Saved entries
-----

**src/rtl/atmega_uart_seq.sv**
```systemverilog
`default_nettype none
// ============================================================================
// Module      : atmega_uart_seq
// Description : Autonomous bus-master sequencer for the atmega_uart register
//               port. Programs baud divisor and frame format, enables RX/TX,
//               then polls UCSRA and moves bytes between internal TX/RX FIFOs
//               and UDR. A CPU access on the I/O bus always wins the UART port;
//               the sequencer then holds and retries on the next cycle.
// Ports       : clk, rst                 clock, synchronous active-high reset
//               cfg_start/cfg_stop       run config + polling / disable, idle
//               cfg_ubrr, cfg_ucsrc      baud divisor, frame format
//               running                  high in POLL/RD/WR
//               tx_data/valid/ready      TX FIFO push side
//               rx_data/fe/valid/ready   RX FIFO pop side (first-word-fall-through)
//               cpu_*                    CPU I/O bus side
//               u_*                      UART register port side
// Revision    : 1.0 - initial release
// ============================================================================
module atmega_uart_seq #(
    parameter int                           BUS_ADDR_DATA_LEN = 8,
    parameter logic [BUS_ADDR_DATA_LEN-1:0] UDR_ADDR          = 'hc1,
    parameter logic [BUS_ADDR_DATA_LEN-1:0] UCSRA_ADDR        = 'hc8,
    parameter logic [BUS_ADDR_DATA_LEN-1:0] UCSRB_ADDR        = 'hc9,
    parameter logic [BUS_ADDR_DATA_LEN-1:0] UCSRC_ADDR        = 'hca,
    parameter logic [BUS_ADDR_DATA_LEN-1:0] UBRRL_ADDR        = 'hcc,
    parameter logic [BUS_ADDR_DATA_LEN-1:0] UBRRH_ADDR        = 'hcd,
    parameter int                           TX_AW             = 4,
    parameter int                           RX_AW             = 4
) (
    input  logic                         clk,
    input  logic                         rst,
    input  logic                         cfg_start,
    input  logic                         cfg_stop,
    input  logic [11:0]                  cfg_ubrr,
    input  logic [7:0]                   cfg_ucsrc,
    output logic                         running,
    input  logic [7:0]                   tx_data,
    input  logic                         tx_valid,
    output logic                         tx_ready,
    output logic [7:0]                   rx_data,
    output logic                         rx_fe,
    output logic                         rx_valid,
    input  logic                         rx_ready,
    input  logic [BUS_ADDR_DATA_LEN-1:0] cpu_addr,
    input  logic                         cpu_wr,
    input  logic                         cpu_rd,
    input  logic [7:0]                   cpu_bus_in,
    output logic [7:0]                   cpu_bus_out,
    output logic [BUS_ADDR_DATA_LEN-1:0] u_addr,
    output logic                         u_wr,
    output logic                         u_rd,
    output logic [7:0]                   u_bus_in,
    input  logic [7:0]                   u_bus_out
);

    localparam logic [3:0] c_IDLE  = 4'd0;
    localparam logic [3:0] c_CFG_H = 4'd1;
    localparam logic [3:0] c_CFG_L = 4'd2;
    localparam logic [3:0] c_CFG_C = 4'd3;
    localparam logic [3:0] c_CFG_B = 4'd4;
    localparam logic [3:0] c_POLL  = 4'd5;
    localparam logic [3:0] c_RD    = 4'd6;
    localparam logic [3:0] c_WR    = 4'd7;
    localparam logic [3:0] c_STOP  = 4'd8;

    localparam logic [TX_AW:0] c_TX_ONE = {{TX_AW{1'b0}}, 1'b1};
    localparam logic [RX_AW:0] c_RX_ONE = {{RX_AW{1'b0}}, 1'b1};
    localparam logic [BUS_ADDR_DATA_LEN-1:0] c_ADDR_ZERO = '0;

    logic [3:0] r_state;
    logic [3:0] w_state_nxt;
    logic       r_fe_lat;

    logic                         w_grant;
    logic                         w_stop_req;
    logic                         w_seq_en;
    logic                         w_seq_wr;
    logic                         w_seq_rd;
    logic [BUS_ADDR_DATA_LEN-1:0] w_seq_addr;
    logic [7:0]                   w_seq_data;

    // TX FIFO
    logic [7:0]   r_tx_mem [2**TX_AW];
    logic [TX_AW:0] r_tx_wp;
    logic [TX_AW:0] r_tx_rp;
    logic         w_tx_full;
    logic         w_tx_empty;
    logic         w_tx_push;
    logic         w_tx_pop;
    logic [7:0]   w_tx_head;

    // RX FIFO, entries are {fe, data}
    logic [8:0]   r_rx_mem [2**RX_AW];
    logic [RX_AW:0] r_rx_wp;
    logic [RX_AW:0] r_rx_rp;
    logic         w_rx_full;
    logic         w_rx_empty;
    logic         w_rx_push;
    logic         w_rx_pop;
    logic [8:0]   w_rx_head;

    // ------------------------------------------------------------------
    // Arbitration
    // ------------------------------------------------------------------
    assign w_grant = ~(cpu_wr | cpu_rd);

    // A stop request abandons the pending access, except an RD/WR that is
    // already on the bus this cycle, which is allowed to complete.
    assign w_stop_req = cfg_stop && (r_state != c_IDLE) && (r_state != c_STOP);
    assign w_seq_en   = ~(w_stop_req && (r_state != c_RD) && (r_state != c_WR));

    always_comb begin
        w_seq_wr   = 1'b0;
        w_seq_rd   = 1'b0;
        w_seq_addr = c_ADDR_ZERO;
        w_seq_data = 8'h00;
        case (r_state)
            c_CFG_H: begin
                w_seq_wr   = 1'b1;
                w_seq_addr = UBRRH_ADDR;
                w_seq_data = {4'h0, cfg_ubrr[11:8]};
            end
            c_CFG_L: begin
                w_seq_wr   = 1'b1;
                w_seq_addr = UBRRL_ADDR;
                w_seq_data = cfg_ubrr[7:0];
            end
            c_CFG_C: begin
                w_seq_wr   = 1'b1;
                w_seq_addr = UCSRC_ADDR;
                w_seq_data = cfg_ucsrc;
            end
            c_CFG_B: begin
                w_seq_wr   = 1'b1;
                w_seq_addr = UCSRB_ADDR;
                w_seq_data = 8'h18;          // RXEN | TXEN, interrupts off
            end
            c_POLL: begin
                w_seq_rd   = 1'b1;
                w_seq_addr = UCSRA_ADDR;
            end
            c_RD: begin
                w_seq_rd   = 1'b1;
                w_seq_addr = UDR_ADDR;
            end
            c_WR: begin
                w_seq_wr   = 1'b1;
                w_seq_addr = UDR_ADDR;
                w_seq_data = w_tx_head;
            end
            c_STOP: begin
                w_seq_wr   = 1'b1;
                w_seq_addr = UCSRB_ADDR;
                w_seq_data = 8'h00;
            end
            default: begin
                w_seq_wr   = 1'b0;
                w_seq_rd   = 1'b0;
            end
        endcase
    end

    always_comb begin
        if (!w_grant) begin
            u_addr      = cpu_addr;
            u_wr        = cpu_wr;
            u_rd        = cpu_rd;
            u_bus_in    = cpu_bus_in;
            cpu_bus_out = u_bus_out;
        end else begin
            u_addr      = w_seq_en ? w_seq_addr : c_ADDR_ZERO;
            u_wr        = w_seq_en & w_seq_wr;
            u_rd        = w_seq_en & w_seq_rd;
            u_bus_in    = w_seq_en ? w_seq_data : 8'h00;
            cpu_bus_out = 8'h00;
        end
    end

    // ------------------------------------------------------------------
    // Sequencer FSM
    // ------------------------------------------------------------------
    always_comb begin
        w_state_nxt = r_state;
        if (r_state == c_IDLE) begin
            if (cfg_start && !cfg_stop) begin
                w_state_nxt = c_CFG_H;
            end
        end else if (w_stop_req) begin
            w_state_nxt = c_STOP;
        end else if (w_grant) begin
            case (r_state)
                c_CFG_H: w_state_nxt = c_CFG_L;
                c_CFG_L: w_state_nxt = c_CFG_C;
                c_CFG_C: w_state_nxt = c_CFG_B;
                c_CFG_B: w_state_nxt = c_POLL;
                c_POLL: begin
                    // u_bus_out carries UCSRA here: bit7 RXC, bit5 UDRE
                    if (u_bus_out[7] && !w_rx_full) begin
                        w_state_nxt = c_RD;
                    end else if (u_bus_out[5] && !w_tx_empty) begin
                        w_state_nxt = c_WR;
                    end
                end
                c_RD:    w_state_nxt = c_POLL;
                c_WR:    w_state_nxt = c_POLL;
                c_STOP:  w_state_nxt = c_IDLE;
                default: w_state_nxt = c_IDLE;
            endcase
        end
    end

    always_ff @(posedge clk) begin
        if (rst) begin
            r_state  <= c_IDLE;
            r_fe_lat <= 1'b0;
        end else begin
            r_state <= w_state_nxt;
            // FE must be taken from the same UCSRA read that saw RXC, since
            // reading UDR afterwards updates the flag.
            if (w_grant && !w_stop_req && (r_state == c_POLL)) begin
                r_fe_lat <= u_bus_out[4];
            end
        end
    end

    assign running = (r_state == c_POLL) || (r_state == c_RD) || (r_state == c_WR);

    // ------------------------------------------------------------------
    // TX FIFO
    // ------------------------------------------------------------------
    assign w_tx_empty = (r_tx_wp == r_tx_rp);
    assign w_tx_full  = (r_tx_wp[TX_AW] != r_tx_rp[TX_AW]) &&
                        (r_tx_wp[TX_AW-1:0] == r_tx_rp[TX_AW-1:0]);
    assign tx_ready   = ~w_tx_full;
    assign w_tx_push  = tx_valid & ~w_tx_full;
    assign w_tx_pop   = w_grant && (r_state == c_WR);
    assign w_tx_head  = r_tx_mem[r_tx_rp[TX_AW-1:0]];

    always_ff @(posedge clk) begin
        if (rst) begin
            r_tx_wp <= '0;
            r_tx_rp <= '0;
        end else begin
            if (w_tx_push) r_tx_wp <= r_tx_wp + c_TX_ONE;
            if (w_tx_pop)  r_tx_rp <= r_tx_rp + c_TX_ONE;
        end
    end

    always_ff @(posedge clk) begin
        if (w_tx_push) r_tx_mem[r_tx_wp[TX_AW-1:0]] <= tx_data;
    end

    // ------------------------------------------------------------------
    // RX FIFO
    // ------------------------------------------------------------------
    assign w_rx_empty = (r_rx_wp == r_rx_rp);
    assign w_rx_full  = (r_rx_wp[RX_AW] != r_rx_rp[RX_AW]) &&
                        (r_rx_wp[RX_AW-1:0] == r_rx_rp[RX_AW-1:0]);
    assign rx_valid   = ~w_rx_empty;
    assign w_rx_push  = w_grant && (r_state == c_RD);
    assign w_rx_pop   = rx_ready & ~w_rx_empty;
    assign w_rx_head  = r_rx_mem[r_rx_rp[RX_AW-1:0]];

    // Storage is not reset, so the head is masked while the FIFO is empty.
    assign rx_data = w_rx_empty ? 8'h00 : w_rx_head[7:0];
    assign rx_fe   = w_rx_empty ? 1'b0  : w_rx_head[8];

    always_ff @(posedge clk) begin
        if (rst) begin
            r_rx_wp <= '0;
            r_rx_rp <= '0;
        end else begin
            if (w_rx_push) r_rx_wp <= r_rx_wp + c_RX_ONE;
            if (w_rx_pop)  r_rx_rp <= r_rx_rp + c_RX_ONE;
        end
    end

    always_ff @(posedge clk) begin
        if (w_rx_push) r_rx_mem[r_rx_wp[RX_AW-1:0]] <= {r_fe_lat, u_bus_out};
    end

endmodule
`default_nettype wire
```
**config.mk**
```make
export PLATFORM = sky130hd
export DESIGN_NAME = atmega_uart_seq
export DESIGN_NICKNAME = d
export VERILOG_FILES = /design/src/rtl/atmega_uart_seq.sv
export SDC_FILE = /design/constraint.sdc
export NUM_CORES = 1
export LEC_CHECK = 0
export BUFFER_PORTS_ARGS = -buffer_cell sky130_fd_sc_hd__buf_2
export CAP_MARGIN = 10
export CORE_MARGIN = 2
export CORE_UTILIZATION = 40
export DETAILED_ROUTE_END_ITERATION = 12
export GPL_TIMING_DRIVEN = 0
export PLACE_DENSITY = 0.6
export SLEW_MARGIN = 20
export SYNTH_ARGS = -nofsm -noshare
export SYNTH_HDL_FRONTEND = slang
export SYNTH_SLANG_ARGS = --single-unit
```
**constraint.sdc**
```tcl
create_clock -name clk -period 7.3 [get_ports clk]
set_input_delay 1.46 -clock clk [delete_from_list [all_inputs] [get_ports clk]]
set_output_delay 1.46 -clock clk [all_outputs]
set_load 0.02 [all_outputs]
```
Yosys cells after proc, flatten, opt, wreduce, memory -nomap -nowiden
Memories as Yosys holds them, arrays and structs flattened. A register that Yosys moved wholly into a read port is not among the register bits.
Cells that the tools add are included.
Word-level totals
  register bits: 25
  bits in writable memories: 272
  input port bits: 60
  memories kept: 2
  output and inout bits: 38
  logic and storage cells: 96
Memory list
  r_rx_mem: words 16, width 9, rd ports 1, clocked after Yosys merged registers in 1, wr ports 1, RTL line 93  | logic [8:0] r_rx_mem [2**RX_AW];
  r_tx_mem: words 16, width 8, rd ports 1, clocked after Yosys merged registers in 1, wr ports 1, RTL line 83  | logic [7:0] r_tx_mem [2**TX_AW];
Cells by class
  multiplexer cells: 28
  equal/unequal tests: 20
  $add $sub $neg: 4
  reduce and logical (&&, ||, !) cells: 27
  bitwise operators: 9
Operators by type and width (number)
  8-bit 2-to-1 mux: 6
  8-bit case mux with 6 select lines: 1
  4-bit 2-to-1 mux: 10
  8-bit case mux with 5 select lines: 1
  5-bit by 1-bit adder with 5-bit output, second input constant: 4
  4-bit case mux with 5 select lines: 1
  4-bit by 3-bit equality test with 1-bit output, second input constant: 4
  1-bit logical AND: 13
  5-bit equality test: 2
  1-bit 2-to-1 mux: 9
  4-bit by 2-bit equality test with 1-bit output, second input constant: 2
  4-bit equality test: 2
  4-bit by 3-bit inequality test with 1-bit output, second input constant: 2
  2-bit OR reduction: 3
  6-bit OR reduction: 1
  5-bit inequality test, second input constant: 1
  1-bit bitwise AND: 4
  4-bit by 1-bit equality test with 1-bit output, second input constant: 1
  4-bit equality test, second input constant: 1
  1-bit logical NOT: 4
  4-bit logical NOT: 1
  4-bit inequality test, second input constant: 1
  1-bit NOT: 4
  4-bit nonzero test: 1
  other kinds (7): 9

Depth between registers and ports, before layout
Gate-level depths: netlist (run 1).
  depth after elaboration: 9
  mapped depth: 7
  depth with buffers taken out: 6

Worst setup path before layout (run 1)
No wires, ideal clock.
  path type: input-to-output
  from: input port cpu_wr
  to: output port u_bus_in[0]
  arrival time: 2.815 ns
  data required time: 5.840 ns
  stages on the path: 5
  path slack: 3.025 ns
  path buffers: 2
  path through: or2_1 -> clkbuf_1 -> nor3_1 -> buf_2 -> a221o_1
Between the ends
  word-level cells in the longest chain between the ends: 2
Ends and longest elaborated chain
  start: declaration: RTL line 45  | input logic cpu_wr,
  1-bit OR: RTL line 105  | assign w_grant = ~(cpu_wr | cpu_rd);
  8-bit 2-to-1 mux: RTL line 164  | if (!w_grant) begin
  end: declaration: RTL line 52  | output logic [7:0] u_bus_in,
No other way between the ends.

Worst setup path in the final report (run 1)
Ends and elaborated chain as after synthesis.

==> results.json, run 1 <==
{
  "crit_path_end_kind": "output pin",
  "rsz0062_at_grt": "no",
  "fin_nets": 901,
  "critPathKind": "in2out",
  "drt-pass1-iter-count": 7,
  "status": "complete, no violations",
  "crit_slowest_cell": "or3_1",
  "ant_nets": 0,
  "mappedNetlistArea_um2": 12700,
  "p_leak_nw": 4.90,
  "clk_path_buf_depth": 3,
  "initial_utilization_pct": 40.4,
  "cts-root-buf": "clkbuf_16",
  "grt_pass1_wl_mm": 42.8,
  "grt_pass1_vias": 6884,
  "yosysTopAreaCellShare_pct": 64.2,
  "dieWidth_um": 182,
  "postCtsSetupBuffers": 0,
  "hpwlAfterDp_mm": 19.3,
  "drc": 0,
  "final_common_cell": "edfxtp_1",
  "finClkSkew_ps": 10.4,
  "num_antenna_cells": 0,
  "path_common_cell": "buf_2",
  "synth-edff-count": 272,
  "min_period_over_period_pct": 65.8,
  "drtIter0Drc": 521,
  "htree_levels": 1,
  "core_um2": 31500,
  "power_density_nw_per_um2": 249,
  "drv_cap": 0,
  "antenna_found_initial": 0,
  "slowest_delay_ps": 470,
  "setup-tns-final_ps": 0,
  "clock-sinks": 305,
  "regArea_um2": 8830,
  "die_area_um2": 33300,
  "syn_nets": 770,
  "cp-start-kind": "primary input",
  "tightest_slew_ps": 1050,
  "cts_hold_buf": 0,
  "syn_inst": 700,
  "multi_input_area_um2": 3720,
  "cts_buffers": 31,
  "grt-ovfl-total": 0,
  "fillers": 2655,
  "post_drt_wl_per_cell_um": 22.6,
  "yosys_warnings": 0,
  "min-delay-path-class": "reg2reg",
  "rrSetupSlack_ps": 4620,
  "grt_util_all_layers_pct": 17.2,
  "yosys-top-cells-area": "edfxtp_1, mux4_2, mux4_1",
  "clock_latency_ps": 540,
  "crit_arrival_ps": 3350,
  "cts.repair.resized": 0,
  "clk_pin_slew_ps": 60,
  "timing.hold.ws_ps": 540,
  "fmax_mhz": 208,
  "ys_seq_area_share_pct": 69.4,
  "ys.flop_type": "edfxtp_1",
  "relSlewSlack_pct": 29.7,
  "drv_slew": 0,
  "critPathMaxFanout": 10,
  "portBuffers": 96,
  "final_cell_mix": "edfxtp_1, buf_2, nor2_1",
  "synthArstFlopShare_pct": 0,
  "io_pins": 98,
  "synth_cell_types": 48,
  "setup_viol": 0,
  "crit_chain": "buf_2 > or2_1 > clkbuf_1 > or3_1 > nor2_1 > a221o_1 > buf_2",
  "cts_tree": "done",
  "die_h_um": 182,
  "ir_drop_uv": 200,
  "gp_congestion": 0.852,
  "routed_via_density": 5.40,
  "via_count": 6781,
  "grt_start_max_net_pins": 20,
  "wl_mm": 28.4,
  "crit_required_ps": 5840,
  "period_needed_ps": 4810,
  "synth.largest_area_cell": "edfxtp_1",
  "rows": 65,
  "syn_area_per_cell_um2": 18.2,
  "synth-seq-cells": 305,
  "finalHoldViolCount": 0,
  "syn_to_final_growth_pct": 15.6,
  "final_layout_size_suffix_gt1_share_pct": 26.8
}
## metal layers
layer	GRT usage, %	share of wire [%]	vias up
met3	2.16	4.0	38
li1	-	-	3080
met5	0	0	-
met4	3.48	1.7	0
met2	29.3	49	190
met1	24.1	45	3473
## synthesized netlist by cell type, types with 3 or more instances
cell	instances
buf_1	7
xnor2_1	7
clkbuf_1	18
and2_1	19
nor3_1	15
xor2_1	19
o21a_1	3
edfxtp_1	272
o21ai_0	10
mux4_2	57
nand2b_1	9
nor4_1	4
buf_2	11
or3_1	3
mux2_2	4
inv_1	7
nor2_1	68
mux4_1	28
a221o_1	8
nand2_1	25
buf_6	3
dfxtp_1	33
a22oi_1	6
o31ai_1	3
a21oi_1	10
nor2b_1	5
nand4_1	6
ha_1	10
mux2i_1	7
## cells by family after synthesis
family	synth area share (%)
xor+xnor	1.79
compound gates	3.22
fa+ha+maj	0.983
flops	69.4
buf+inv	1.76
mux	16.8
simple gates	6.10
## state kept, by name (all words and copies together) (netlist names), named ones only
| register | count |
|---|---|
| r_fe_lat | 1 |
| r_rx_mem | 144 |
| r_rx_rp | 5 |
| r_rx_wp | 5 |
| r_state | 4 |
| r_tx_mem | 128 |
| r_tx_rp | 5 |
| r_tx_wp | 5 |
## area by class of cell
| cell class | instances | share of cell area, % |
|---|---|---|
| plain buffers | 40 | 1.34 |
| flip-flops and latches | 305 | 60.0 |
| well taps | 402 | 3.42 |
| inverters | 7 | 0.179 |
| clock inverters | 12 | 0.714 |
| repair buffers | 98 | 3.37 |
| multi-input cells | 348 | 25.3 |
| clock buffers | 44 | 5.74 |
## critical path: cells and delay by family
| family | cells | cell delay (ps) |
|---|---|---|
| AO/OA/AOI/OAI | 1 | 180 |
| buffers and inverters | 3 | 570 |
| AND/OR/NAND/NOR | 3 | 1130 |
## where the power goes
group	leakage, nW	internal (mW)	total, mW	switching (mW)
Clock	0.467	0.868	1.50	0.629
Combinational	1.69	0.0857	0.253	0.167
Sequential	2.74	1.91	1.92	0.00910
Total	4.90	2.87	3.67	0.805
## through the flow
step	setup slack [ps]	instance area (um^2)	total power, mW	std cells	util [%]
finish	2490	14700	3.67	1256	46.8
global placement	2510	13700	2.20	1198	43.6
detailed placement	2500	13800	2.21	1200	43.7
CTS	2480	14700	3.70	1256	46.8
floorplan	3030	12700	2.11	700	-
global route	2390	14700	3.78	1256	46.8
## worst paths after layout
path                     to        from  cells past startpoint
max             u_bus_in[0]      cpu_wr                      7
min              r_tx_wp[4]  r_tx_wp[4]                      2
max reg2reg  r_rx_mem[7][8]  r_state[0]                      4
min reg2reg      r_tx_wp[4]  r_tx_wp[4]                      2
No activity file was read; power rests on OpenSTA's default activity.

-----

### Exercise details:
Show every line above in which the word "constant" occurs.

### Written answer:
  5-bit by 1-bit adder with 5-bit output, second input constant: 4
  4-bit by 3-bit equality test with 1-bit output, second input constant: 4
  4-bit by 2-bit equality test with 1-bit output, second input constant: 2
  4-bit by 3-bit inequality test with 1-bit output, second input constant: 2
  5-bit inequality test, second input constant: 1
  4-bit by 1-bit equality test with 1-bit output, second input constant: 1
  4-bit equality test, second input constant: 1
  4-bit inequality test, second input constant: 1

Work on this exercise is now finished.